REQUIREMENT
Across the data below, how many lines hold "PERIOD"? Answer with that number and nothing else.
--- START ---
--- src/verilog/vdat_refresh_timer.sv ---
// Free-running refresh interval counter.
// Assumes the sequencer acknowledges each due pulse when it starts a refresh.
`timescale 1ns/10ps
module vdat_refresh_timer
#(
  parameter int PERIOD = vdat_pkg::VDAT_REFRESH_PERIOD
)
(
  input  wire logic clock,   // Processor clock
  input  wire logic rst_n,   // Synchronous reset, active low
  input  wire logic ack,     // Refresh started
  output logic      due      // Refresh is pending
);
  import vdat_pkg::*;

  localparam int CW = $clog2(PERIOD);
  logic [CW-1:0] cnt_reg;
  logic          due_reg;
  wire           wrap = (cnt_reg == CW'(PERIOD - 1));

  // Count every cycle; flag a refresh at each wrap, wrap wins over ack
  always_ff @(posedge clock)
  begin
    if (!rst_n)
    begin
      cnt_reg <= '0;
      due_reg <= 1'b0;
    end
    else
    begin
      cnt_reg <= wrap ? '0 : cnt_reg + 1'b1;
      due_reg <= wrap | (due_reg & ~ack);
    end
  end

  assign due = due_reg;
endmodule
--- END ---
TASK RESULT
3